Juneau is to the court settlement what Kenneth Feinberg was to the Gulf Coast Claims Facility. The court established a transition process as a bridge between the GCCF and the new claims center that will replace the Feinberg-run facility. The settlement, which is uncapped, is not yet final and is ultimately subject to the approval of the court.
Since the court’s order, almost 5,000 new claims have been filed in the transition process, including more than 1,700 from claimants who never before filed a claim. Almost $20 million of that money went to 619 claimants who hadn’t accepted a final offer from the GCCF before Feb. 26. Under the settlement, those 619 claimants got 60 percent of their final offers while they decide whether to opt into the settlement class.

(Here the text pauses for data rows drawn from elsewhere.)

**src/rtl/walker_pkg.sv**
```systemverilog
package walker_pkg;
  typedef enum logic [1:0] {
    RES_OK    = 2'd0,
    RES_MISS  = 2'd1,
    RES_ASYNC = 2'd2,
    RES_ABORT = 2'd3
  } td_res_e;

  typedef enum logic [3:0] {
    S_IDLE, S_FL, S_STEP, S_QH0, S_QH1, S_QEVAL,
    S_TD, S_CALL, S_CWB, S_POST, S_EWB, S_END
  } walk_st_e;

  localparam int LNK_TERM  = 0;
  localparam int LNK_QH    = 1;
  localparam int LNK_DEPTH = 2;
endpackage

```
**src/rtl/walk_irq.sv**
```systemverilog
module walk_irq #(
  parameter int CW = 2
) (
  input  logic          clk,
  input  logic          rst,
  input  logic          merge,
  input  logic          mask_load,
  input  logic [CW-1:0] mask_in,
  input  logic          int_ack,
  output logic [CW-1:0] causes,
  output logic          int_status
);
  logic [CW-1:0] held_mask;

  always_ff @(posedge clk) begin
    if (rst) begin
      held_mask  <= '0;
      causes     <= '0;
      int_status <= 1'b0;
    end else begin
      if (int_ack) begin
        causes     <= '0;
        int_status <= 1'b0;
      end
      if (merge) begin
        causes <= (int_ack ? '0 : causes) | held_mask;
        if (|held_mask) int_status <= 1'b1;
      end
      if (mask_load) held_mask <= mask_in;
    end
  end

  // status can only rise at a frame-start merge
  a_r11_status_at_merge: assert property (@(posedge clk) disable iff (rst)
    $rose(int_status) |-> $past(merge));
endmodule

```
**src/rtl/walk_pend.sv**
```systemverilog
module walk_pend #(
  parameter int AW = 32
) (
  input  logic          clk,
  input  logic          rst,
  input  logic          set,
  input  logic [AW-1:0] set_addr,
  input  logic          cancel,
  input  logic          complete,
  output logic          valid,
  output logic [AW-1:0] qh
);
  always_ff @(posedge clk) begin
    if (rst) begin
      valid <= 1'b0;
      qh    <= '0;
    end else if (set) begin
      valid <= 1'b1;
      qh    <= set_addr;
    end else if (cancel || complete) begin
      valid <= 1'b0;
    end
  end

  // a second transfer is never opened while one is outstanding
  a_r10_single_pending: assert property (@(posedge clk) disable iff (rst)
    set |-> !valid);
  // cancel only drops a transfer that exists
  a_r10_cancel_clears: assert property (@(posedge clk) disable iff (rst)
    (cancel && !set) |=> !valid);
endmodule

```
**src/rtl/walk_fsm.sv**
```systemverilog
module walk_fsm
  import walker_pkg::*;
#(
  parameter int BUDGET = 100,
  parameter int FN_W   = 11,
  parameter int FL_W   = 10,
  parameter int CW     = 2
) (
  input  logic            clk,
  input  logic            rst,
  input  logic            frame_tick,
  input  logic            run,
  input  logic [31:0]     list_base,
  output logic            mem_valid,
  output logic            mem_we,
  output logic [31:0]     mem_addr,
  output logic [31:0]     mem_wdata,
  input  logic            mem_ready,
  input  logic [31:0]     mem_rdata,
  output logic            td_start,
  output logic [31:0]     td_link,
  output logic [31:0]     td_ctrl,
  output logic [31:0]     td_token,
  output logic [31:0]     td_buffer,
  input  logic            td_done,
  input  logic [1:0]      td_result,
  input  logic [31:0]     td_new_ctrl,
  input  logic [CW-1:0]   td_cause,
  input  logic            pend_valid,
  input  logic [31:0]     pend_qh,
  output logic            pend_set,
  output logic [31:0]     pend_set_addr,
  output logic            pend_cancel,
  output logic [FN_W-1:0] frame_num,
  output logic            halted,
  output logic            merge,
  output logic            mask_load,
  output logic [CW-1:0]   walk_mask,
  output logic            walk_done
);
  localparam int BW = $clog2(BUDGET + 1);
  localparam logic [BW-1:0] BUDGET_INIT = BW'(BUDGET);

  walk_st_e       st;
  logic [31:0]    link, qh_addr, qh_hlink, qh_elink, td_addr;
  logic [BW-1:0]  budget;
  logic [1:0]     word_idx;
  logic           from_qh, old_pend, saw_pend;
  td_res_e        res;

  logic [FN_W-1:0] fn_next;
  logic [31:0]     fl_addr, link_addr, elink_addr;
  logic            hs;

  assign fn_next    = frame_num + 1'b1;
  assign fl_addr    = list_base + {{(32-FL_W-2){1'b0}}, fn_next[FL_W-1:0], 2'b00};
  assign link_addr  = {link[31:4], 4'h0};
  assign elink_addr = {qh_elink[31:4], 4'h0};
  assign hs         = mem_valid && mem_ready;

  always_ff @(posedge clk) begin
    if (rst) begin
      st <= S_IDLE;
      mem_valid <= 1'b0; mem_we <= 1'b0; mem_addr <= '0; mem_wdata <= '0;
      td_start <= 1'b0; td_link <= '0; td_ctrl <= '0; td_token <= '0; td_buffer <= '0;
      pend_set <= 1'b0; pend_set_addr <= '0; pend_cancel <= 1'b0;
      frame_num <= '0; halted <= 1'b0; merge <= 1'b0; mask_load <= 1'b0;
      walk_mask <= '0; walk_done <= 1'b0;
      link <= '0; qh_addr <= '0; qh_hlink <= '0; qh_elink <= '0; td_addr <= '0;
      budget <= '0; word_idx <= '0; from_qh <= 1'b0; old_pend <= 1'b0;
      saw_pend <= 1'b0; res <= RES_OK;
    end else begin
      td_start    <= 1'b0;
      merge       <= 1'b0;
      mask_load   <= 1'b0;
      pend_set    <= 1'b0;
      pend_cancel <= 1'b0;
      walk_done   <= 1'b0;
      if (hs) mem_valid <= 1'b0;

      case (st)
        S_IDLE: if (frame_tick) begin
          if (!run) begin
            halted <= 1'b1;
          end else begin
            halted    <= 1'b0;
            frame_num <= fn_next;
            merge     <= 1'b1;
            budget    <= BUDGET_INIT;
            old_pend  <= pend_valid;
            saw_pend  <= 1'b0;
            walk_mask <= '0;
            mem_valid <= 1'b1; mem_we <= 1'b0; mem_addr <= fl_addr;
            st <= S_FL;
          end
        end

        S_FL: if (hs) begin
          link <= mem_rdata;
          st   <= S_STEP;
        end

        S_STEP: begin
          if (link[LNK_TERM]) begin
            st <= S_END;
          end else if (budget <= 1) begin
            budget <= '0;
            st <= S_END;
          end else begin
            budget <= budget - 1'b1;
            if (link[LNK_QH]) begin
              if (pend_valid && link_addr == pend_qh) begin
                saw_pend <= 1'b1;
                st <= S_END;
              end else begin
                qh_addr   <= link_addr;
                mem_valid <= 1'b1; mem_we <= 1'b0; mem_addr <= link_addr;
                st <= S_QH0;
              end
            end else begin
              td_addr   <= link_addr;
              from_qh   <= 1'b0;
              word_idx  <= '0;
              mem_valid <= 1'b1; mem_we <= 1'b0; mem_addr <= link_addr;
              st <= S_TD;
            end
          end
        end

        S_QH0: if (hs) begin
          qh_hlink  <= mem_rdata;
          mem_valid <= 1'b1; mem_we <= 1'b0; mem_addr <= qh_addr + 32'd4;
          st <= S_QH1;
        end

        S_QH1: if (hs) begin
          qh_elink <= mem_rdata;
          st <= S_QEVAL;
        end

        S_QEVAL: begin
          if (qh_elink[LNK_TERM]) begin
            link <= qh_hlink;
            st <= S_STEP;
          end else if (qh_elink[LNK_QH]) begin
            link <= qh_elink;
            st <= S_STEP;
          end else if (pend_valid) begin
            link <= qh_hlink;
            st <= S_STEP;
          end else if (budget <= 1) begin
            budget <= '0;
            st <= S_END;
          end else begin
            budget    <= budget - 1'b1;
            td_addr   <= elink_addr;
            from_qh   <= 1'b1;
            word_idx  <= '0;
            mem_valid <= 1'b1; mem_we <= 1'b0; mem_addr <= elink_addr;
            st <= S_TD;
          end
        end

        S_TD: if (hs) begin
          case (word_idx)
            2'd0:    td_link   <= mem_rdata;
            2'd1:    td_ctrl   <= mem_rdata;
            2'd2:    td_token  <= mem_rdata;
            default: td_buffer <= mem_rdata;
          endcase
          if (word_idx == 2'd3) begin
            td_start <= 1'b1;
            st <= S_CALL;
          end else begin
            word_idx  <= word_idx + 1'b1;
            mem_valid <= 1'b1; mem_we <= 1'b0;
            mem_addr  <= td_addr + {28'd0, word_idx + 2'd1, 2'b00};
          end
        end

        S_CALL: if (td_done) begin
          walk_mask <= walk_mask | td_cause;
          res <= td_res_e'(td_result);
          if (td_new_ctrl != td_ctrl) begin
            mem_valid <= 1'b1; mem_we <= 1'b1;
            mem_addr  <= td_addr + 32'd4; mem_wdata <= td_new_ctrl;
            st <= S_CWB;
          end else begin
            st <= S_POST;
          end
        end

        S_CWB: if (hs) st <= S_POST;

        S_POST: begin
          if (res == RES_ABORT) begin
            st <= S_END;
          end else if (!from_qh) begin
            link <= td_link;
            st <= S_STEP;
          end else if (res == RES_ASYNC) begin
            pend_set      <= 1'b1;
            pend_set_addr <= qh_addr;
            link <= qh_hlink;
            st <= S_STEP;
          end else if (res == RES_OK) begin
            qh_elink  <= td_link;
            mem_valid <= 1'b1; mem_we <= 1'b1;
            mem_addr  <= qh_addr + 32'd4; mem_wdata <= td_link;
            st <= S_EWB;
          end else begin
            link <= qh_hlink;
            st <= S_STEP;
          end
        end

        S_EWB: if (hs) begin
          if (qh_elink[LNK_DEPTH]) begin
            st <= S_QEVAL;
          end else begin
            link <= qh_hlink;
            st <= S_STEP;
          end
        end

        S_END: begin
          mask_load <= 1'b1;
          walk_done <= 1'b1;
          if (old_pend && !saw_pend && pend_valid) pend_cancel <= 1'b1;
          st <= S_IDLE;
        end

        default: st <= S_IDLE;
      endcase
    end
  end

  // a running tick moves the frame counter by exactly one
  a_r2_frame_step: assert property (@(posedge clk) disable iff (rst)
    (st == S_IDLE && frame_tick && run) |=> frame_num == $past(frame_num) + 1'b1);
  // a stopped tick leaves the counter alone and marks halt
  a_r1_halt_on_stop: assert property (@(posedge clk) disable iff (rst)
    (st == S_IDLE && frame_tick && !run) |=> halted && $stable(frame_num));
  // a request is held until accepted
  a_r5_req_held: assert property (@(posedge clk) disable iff (rst)
    (mem_valid && !mem_ready) |=> mem_valid && $stable(mem_addr) && $stable(mem_we));
  // the step budget never exceeds its start value
  a_r9_budget_bound: assert property (@(posedge clk) disable iff (rst)
    budget <= BUDGET_INIT);
  // the end-of-walk pulse lasts one cycle
  a_r12_done_pulse: assert property (@(posedge clk) disable iff (rst)
    walk_done |=> !walk_done);
  // no descriptor starts once an abort has been taken
  a_r8_abort_stops: assert property (@(posedge clk) disable iff (rst)
    (st == S_POST && res == RES_ABORT) |=> st == S_END);
endmodule

```
**src/rtl/frame_walker.sv**
```systemverilog
module frame_walker #(
  parameter int BUDGET = 100,
  parameter int FN_W   = 11,
  parameter int FL_W   = 10,
  parameter int CW     = 2
) (
  input  logic            clk,
  input  logic            rst,
  input  logic            frame_tick,
  input  logic            run,
  input  logic [31:0]     list_base,
  input  logic            int_ack,
  input  logic            xfer_done,
  output logic            mem_valid,
  output logic            mem_we,
  output logic [31:0]     mem_addr,
  output logic [31:0]     mem_wdata,
  input  logic            mem_ready,
  input  logic [31:0]     mem_rdata,
  output logic            td_start,
  output logic [31:0]     td_link,
  output logic [31:0]     td_ctrl,
  output logic [31:0]     td_token,
  output logic [31:0]     td_buffer,
  input  logic            td_done,
  input  logic [1:0]      td_result,
  input  logic [31:0]     td_new_ctrl,
  input  logic [CW-1:0]   td_cause,
  output logic [FN_W-1:0] frame_num,
  output logic            halted,
  output logic            int_status,
  output logic [CW-1:0]   int_causes,
  output logic            pend_valid,
  output logic [31:0]     pend_qh,
  output logic            pend_cancel,
  output logic            walk_done
);
  logic          merge, mask_load, pend_set;
  logic [CW-1:0] walk_mask;
  logic [31:0]   pend_set_addr;

  walk_fsm #(.BUDGET(BUDGET), .FN_W(FN_W), .FL_W(FL_W), .CW(CW)) u_fsm (
    .clk(clk), .rst(rst), .frame_tick(frame_tick), .run(run), .list_base(list_base),
    .mem_valid(mem_valid), .mem_we(mem_we), .mem_addr(mem_addr), .mem_wdata(mem_wdata),
    .mem_ready(mem_ready), .mem_rdata(mem_rdata),
    .td_start(td_start), .td_link(td_link), .td_ctrl(td_ctrl), .td_token(td_token),
    .td_buffer(td_buffer), .td_done(td_done), .td_result(td_result),
    .td_new_ctrl(td_new_ctrl), .td_cause(td_cause),
    .pend_valid(pend_valid), .pend_qh(pend_qh), .pend_set(pend_set),
    .pend_set_addr(pend_set_addr), .pend_cancel(pend_cancel),
    .frame_num(frame_num), .halted(halted), .merge(merge), .mask_load(mask_load),
    .walk_mask(walk_mask), .walk_done(walk_done)
  );

  walk_irq #(.CW(CW)) u_irq (
    .clk(clk), .rst(rst), .merge(merge), .mask_load(mask_load), .mask_in(walk_mask),
    .int_ack(int_ack), .causes(int_causes), .int_status(int_status)
  );

  walk_pend #(.AW(32)) u_pend (
    .clk(clk), .rst(rst), .set(pend_set), .set_addr(pend_set_addr),
    .cancel(pend_cancel), .complete(xfer_done), .valid(pend_valid), .qh(pend_qh)
  );
endmodule

```
**config.mk**
```make
export PLATFORM = sky130hd
export DESIGN_NAME = frame_walker
export DESIGN_NICKNAME = d
export VERILOG_FILES = /design/src/rtl/walker_pkg.sv /design/src/rtl/walk_irq.sv /design/src/rtl/walk_pend.sv /design/src/rtl/walk_fsm.sv /design/src/rtl/frame_walker.sv
export SDC_FILE = /design/constraint.sdc
export NUM_CORES = 1
export LEC_CHECK = 0
export ABC_AREA = 1
export BUFFER_PORTS_ARGS = -buffer_cell sky130_fd_sc_hd__buf_2
export CORE_UTILIZATION = 40
export DETAILED_ROUTE_END_ITERATION = 8
export HOLD_SLACK_MARGIN = 0.06
export PLACE_DENSITY = 0.7
export SLEW_MARGIN = 20
export SYNTH_ARGS = -nofsm -noshare
export SYNTH_HDL_FRONTEND = slang
export SYNTH_HIERARCHICAL = 1
export SYNTH_SLANG_ARGS = --single-unit
```
**constraint.sdc**
```tcl
create_clock -name clk -period 2.6 [get_ports clk]
set_input_delay 0.39 -clock clk [delete_from_list [all_inputs] [get_ports clk]]
set_output_delay 0.39 -clock clk [all_outputs]
set_load 0.02 [all_outputs]
```
==> Yosys cells after proc, flatten, opt, wreduce, memory -nomap -nowiden <==
Index checks and enable logic that the tools add are counted.
{ "op_classes": {"mux": 157, "reduce_logical": 45, "magnitude_cmp": 1, "bitwise": 14, "add_sub_neg": 7, "eq_ne": 47} }
{ "ops": {"columns": ["cell", "count"], "rows": [
  ["32-bit 2-to-1 mux", 38],
  ["32-bit one-hot mux with 7 select lines", 1],
  ["32-bit one-hot mux with 2 select lines", 3],
  ["32-bit one-hot mux with 4 select lines", 1],
  ["4-bit 2-to-1 mux", 22],
  ["32-bit by 3-bit adder with 32-bit output (second input constant)", 2],
  ["1-bit 2-to-1 mux", 62],
  ["7-bit 2-to-1 mux", 7],
  ["4-bit one-hot mux with 11 select lines", 1],
  ["32-bit by 12-bit adder with 32-bit output", 1],
  ["32-bit by 4-bit adder with 32-bit output", 1],
  ["32-bit inequality test", 1],
  ["28-bit equality test", 1],
  ["2-bit 2-to-1 mux", 14],
  ["2-bit inequality test (second input constant)", 14],
  ["7-bit AND reduction", 4],
  ["2-bit by 1-bit inequality test with 1-bit output (second input constant)", 12],
  ["7-bit one-hot mux with 3 select lines", 1],
  ["10-bit AND reduction", 2],
  ["19-bit AND reduction", 1],
  ["4-bit by 3-bit equality test with 1-bit output (second input constant)", 4],
  ["4-bit equality test (second input constant)", 4],
  ["3-bit AND reduction", 5],
  ["1-bit one-hot mux with 7 select lines", 2],
  ["other kinds (34)", 67]
]} }
{ "totals": {"out_inout_bits": 245, "register_bits": 449, "input_bits": 108, "word_cells": 305} }

==> Longest topological paths before layout <==
{ "depth": {"depth_word": 7, "mapped_depth": 20, "depth_no_buf": 20} }

==> Hierarchy <==
The synthesis kept the hierarchy.
{ "by_module_without_submodules": {"columns": ["mod", "cells_each", "instances", "seq_area_each_um2", "area_each_um2"], "rows": [
  ["walk_fsm", 2949, 1, 8127.8, 19728.9],
  ["walk_pend", 145, 1, 660.6, 1282.5],
  ["walk_irq", 24, 1, 100.1, 176.4]
]} }

==> Least setup slack after synthesis <==
OpenSTA, ideal clock, no wires.
{ "synth_timing": {"path_kind": "register to register", "start": "reg u_fsm.frame_num[2]", "end": "reg u_fsm.mem_addr[28]", "slack_ns": -0.225, "setup_time_ns": 0.064, "required_ns": 2.536, "n_path_buf": 0, "period_less_slack_ns": 2.825, "arrival_ns": 2.761, "path_stages_with_launch": 19, "path_cell_list": "dfxtp_1 nand3_1 nor2_1 nand3_1 nor2_1 nand2_1 nor2_1 xor2_1 inv_1 ha_1 nand2_1 nor2_1 nand3_1 nand3_1 nand2_1 or2_2 a21oi_1 nor2_1 nor2_1"} }
{ "synth_via": {"elab_chain_len": 5} }
{ "synth_lines": {"columns": ["item", "line", "source"], "rows": [
  ["start: declaration", "walk_fsm.sv:34", "output logic [FN_W-1:0] frame_num,"],
  ["start signal: assignment", "walk_fsm.sv:87", "frame_num <= fn_next;"],
  ["11-bit by 1-bit adder with 11-bit output", "walk_fsm.sv:55", "assign fn_next = frame_num + 1'b1;"],
  ["named net u_fsm.fn_next[9]", "walk_fsm.sv:51", "logic [FN_W-1:0] fn_next;"],
  ["32-bit by 12-bit adder with 32-bit output", "walk_fsm.sv:56", "assign fl_addr = list_base + {{(32-FL_W-2){1'b0}}, fn_next[FL_W-1:0], 2'b00};"],
  ["32-bit 2-to-1 mux", "walk_fsm.sv:83", "if (!run) begin"],
  ["32-bit 2-to-1 mux", "walk_fsm.sv:82", "S_IDLE: if (frame_tick) begin"],
  ["32-bit one-hot mux with 7 select lines", "walk_fsm.sv:81", "case (st)"],
  ["end signal: assignment", "walk_fsm.sv:177", "mem_addr <= td_addr + {28'd0, word_idx + 2'd1, 2'b00};"],
  ["end signal: assignment", "walk_fsm.sv:186", "mem_addr <= td_addr + 32'd4; mem_wdata <= td_new_ctrl;"],
  ["end signal: assignment", "walk_fsm.sv:209", "mem_addr <= qh_addr + 32'd4; mem_wdata <= td_link;"],
  ["end: declaration", "walk_fsm.sv:16", "output logic [31:0] mem_addr,"]
]} }
The timed path passes the listed nets, and every way through them passes these cells. The select of a mux whose other input is x is not followed.
A chain may end at the register's enable or synchronous reset.

==> Worst setup path after layout <==
{ "layout_timing": {"start": "reg u_fsm.frame_num[0]", "end": "reg u_fsm.mem_addr[21]"} }
Same word-level chain as after synthesis.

Claimants receiving 60 percent now will never lose the right to get the 40 percent balance of their final offer. They may even get more if they are a member of the settlement class and receive an offer that is greater than the 40 percent from the court supervised settlement program, according to Juneau. He says the court’s order allows these claimants to receive the greater of the 40 percent balance of the GCCF’s offer or the offer from the court program in exchange for signing a release. If a claimant is not part of the settlement process or opts out of that process, the claimant may receive the 40 percent at that time, after signing a release.
Plaintiffs’ attorneys have maintained that those with claims could receive a more lucrative offer by participating in the settlement.
“We want the people of the Gulf to know that they may still file claims,” Juneau says. “When the new program opens, any claim that has not yet been decided will be transferred to the new facility, so there is no need to wait.”